● **STUDY MATERIAL**
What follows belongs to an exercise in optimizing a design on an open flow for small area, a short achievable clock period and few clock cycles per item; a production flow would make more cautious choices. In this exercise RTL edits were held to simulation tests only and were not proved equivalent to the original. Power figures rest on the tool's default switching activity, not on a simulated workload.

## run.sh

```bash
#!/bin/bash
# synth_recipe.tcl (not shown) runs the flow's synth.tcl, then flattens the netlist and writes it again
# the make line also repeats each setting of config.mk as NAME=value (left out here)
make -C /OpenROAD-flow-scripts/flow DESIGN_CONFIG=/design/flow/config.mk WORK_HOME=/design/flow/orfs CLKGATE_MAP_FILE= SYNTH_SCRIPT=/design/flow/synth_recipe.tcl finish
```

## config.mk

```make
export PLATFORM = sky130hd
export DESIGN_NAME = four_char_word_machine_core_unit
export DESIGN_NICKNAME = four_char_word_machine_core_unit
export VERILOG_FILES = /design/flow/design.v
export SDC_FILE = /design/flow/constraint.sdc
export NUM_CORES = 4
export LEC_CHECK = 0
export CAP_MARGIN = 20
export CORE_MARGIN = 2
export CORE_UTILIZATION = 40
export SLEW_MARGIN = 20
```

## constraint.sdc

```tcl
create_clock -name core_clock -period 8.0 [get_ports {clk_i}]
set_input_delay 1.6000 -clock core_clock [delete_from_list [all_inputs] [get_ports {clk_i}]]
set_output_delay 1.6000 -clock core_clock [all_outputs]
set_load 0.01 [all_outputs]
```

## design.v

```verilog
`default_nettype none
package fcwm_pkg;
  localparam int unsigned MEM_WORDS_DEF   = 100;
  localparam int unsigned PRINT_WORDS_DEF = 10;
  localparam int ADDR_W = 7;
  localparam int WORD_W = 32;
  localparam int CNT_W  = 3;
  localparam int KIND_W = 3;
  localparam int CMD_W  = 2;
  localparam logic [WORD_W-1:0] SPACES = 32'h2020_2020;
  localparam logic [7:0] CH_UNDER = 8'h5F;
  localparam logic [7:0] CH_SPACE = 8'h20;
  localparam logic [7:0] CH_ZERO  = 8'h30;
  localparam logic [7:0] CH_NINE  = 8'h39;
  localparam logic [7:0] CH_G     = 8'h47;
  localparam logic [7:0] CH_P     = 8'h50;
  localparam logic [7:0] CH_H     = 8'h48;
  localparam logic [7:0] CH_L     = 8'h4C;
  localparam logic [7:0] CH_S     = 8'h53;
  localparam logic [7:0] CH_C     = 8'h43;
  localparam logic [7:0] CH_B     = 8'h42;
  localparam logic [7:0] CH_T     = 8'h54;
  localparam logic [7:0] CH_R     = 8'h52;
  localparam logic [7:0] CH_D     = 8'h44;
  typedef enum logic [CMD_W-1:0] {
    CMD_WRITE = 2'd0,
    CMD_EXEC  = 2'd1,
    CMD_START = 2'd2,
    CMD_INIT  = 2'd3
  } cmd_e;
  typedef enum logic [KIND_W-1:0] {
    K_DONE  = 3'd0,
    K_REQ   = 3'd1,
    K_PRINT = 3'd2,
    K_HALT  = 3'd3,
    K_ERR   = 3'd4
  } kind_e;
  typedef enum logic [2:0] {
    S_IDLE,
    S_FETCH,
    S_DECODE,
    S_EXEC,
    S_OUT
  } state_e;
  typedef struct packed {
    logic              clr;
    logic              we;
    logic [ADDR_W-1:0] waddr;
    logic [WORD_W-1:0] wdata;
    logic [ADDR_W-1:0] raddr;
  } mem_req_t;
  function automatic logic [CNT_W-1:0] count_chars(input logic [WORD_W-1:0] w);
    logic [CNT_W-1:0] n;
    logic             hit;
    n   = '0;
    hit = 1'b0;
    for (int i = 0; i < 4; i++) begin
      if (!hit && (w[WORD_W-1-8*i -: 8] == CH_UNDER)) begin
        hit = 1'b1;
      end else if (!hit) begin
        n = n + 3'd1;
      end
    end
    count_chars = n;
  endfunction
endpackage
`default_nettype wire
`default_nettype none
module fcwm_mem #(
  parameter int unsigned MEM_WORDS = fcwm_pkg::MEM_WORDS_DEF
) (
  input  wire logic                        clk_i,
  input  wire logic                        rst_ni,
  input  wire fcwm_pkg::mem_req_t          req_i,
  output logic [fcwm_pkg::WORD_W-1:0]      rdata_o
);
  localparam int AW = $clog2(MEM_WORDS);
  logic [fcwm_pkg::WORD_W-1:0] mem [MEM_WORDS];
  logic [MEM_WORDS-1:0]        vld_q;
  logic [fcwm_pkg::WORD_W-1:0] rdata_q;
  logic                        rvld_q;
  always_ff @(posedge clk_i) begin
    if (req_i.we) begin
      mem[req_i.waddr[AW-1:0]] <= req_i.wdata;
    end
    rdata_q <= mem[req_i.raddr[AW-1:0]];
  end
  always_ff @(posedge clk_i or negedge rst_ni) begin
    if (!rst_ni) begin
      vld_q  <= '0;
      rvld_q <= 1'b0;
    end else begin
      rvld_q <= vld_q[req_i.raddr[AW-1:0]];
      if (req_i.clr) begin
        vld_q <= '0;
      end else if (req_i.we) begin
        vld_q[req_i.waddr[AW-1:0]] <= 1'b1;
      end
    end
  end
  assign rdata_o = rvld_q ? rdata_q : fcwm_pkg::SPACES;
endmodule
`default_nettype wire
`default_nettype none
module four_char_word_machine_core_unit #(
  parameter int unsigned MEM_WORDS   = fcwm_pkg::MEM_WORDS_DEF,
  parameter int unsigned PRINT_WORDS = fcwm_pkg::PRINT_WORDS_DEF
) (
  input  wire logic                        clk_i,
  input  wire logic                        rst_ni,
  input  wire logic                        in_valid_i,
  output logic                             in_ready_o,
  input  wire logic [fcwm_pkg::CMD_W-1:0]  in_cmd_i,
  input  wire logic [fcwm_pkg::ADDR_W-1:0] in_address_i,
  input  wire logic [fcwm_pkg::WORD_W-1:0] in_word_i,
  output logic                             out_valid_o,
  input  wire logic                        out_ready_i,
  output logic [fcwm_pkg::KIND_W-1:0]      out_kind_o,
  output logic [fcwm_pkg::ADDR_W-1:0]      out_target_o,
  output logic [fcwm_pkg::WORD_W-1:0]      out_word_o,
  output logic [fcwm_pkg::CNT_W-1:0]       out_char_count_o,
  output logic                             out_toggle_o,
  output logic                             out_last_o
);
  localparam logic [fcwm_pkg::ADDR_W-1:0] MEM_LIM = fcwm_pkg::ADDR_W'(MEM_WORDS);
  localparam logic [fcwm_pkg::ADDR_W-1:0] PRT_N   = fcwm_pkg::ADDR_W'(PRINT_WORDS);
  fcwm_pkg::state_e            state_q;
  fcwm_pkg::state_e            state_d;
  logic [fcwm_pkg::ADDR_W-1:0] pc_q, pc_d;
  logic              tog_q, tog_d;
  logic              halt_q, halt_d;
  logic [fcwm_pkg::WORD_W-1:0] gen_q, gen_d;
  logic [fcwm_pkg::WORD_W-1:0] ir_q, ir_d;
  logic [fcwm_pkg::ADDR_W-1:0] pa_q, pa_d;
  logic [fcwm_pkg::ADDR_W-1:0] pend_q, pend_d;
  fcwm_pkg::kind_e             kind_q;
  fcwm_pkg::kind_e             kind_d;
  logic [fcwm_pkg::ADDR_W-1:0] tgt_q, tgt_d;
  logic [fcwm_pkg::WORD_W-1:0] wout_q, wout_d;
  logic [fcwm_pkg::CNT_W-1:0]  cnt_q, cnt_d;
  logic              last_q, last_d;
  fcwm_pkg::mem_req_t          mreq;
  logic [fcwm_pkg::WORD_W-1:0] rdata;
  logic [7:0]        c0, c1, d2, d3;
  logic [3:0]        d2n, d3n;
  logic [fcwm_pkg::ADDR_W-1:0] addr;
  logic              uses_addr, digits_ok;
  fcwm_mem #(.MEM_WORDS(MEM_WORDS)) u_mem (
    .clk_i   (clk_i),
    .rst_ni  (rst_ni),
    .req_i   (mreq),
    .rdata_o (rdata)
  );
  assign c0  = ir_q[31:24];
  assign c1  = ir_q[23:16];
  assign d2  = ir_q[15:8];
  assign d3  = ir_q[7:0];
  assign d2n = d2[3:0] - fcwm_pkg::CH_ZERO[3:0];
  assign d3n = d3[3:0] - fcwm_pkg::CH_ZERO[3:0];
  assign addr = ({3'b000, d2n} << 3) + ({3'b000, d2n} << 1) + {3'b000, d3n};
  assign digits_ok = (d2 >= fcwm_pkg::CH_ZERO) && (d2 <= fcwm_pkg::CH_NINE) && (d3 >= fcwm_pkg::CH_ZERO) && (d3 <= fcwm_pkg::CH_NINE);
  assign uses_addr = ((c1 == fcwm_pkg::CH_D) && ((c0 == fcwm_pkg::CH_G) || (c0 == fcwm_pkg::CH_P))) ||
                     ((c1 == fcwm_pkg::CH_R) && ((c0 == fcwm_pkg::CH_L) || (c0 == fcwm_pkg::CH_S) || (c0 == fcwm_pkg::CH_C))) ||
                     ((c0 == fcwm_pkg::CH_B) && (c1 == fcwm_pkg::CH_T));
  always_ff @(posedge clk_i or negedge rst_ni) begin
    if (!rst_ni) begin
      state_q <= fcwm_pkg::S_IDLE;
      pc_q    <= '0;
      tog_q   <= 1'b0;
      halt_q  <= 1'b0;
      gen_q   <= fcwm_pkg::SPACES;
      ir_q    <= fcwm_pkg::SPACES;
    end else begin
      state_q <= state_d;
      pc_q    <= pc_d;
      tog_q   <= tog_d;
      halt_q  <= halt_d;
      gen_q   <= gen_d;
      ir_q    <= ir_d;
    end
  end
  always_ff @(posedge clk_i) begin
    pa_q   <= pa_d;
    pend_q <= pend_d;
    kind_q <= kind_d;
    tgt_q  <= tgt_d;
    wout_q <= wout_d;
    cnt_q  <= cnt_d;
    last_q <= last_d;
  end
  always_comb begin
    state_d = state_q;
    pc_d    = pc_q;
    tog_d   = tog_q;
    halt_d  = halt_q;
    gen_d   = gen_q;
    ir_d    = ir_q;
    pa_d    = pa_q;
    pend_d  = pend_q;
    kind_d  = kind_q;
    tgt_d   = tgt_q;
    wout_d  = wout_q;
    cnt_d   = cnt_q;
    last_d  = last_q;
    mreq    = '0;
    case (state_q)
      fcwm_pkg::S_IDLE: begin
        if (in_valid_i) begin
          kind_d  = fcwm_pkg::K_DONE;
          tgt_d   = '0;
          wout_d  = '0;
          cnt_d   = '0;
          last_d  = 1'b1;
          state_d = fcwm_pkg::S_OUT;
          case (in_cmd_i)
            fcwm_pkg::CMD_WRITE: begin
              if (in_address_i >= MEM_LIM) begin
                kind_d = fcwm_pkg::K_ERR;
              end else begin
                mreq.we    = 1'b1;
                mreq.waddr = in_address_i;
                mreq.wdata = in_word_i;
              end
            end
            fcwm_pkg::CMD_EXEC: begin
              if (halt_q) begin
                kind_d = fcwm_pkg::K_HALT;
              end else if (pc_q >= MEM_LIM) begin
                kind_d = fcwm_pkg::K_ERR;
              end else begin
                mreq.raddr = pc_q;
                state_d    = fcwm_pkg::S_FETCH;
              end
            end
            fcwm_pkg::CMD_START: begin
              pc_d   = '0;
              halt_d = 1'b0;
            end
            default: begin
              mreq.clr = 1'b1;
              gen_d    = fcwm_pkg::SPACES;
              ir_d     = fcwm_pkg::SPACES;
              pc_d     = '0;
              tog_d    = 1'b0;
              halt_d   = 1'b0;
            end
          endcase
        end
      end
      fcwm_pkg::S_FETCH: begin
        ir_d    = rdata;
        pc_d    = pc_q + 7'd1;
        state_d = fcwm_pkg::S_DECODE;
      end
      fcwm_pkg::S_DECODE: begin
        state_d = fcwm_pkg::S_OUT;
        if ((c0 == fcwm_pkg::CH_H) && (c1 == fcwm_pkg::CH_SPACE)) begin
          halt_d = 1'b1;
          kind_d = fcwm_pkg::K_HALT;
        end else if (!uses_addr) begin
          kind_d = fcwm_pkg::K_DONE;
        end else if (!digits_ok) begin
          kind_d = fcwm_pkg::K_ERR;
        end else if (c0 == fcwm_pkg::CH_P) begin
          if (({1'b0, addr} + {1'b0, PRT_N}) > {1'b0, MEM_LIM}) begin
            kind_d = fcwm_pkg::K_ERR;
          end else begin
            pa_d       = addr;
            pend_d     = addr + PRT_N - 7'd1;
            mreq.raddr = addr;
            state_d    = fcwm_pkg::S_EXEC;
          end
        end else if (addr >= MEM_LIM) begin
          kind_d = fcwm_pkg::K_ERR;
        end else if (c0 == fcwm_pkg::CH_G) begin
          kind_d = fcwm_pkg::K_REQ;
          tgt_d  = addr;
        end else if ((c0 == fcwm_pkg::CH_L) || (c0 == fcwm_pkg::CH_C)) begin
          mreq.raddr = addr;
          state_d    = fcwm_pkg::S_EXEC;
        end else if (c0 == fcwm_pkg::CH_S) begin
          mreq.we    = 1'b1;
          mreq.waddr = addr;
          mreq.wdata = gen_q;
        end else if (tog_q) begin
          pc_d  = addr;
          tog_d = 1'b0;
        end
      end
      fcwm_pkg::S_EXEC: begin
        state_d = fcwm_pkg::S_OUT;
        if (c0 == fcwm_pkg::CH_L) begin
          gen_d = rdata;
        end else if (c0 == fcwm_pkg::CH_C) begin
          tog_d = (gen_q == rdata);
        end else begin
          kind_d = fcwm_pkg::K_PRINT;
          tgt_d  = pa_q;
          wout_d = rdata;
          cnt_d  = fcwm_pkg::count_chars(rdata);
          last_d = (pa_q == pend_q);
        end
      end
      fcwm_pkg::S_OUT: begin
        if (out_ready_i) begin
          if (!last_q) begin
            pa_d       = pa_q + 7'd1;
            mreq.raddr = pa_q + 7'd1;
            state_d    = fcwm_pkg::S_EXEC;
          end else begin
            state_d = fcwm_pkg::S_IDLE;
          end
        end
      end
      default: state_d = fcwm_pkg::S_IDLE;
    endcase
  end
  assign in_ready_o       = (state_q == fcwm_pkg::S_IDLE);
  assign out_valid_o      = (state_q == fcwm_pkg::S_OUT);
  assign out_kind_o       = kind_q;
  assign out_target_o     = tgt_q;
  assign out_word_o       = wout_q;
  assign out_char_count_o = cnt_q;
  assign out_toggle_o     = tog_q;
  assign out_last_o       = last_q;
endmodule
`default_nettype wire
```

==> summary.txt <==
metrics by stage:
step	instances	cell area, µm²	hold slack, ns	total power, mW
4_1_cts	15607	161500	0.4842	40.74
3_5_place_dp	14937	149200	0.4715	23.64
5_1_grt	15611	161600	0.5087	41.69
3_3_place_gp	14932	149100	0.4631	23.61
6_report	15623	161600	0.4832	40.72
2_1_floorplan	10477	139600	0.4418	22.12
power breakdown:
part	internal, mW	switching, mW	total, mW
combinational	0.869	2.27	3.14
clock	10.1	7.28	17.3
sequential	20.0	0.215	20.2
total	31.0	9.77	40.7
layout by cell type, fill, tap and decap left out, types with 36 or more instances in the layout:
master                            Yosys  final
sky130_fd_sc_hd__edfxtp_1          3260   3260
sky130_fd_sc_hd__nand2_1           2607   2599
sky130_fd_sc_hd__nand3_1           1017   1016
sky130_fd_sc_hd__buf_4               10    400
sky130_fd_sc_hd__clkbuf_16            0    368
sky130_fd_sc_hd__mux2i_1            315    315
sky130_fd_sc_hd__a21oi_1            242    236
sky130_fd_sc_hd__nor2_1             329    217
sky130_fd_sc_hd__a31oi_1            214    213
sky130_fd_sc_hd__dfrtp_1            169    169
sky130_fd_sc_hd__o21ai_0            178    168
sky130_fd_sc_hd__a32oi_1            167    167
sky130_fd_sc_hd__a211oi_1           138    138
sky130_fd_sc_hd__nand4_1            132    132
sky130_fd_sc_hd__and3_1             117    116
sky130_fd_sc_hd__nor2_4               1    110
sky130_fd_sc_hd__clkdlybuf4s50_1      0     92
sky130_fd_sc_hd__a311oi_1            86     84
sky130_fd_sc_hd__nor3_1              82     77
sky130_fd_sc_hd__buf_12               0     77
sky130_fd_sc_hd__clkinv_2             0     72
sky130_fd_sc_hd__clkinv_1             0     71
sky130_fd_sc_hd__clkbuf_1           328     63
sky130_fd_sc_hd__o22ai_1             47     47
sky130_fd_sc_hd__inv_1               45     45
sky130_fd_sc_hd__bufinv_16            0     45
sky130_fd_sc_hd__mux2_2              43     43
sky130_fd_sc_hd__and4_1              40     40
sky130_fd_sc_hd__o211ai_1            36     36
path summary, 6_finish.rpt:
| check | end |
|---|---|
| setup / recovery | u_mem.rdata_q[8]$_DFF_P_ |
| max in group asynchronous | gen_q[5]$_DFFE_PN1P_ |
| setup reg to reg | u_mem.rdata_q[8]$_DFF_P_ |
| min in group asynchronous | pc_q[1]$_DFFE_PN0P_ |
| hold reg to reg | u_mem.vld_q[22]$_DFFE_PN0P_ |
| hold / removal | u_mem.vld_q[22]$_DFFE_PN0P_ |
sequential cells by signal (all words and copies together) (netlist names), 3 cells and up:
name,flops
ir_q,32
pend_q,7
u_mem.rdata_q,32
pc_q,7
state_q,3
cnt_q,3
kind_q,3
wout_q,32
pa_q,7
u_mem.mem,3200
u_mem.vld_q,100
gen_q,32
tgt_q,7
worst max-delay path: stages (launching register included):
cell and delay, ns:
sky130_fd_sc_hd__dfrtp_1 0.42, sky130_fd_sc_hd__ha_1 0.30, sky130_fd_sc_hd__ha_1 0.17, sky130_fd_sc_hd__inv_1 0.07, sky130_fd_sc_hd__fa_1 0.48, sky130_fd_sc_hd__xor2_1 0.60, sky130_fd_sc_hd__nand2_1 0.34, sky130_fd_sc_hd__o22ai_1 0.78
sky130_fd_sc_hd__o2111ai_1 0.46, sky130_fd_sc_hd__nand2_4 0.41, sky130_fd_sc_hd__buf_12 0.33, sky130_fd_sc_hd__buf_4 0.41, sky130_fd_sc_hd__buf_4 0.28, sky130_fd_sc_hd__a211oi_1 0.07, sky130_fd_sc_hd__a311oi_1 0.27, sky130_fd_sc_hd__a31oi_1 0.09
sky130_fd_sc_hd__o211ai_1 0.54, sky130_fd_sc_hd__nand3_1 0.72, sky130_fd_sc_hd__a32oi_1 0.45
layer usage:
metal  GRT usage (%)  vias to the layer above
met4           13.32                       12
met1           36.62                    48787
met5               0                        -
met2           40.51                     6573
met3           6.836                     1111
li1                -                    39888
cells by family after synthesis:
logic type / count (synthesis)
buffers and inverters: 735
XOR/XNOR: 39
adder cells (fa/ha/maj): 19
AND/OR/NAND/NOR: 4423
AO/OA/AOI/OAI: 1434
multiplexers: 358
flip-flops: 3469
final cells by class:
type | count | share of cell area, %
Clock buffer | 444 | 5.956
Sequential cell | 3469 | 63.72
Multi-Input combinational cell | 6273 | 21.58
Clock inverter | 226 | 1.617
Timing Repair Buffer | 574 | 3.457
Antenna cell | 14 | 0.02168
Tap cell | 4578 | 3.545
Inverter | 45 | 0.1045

● **TASK BRIEF**
Some lines of the records may hold the word "export". How many do? Answer with a number and nothing else.

● **FINISHED TASK**
11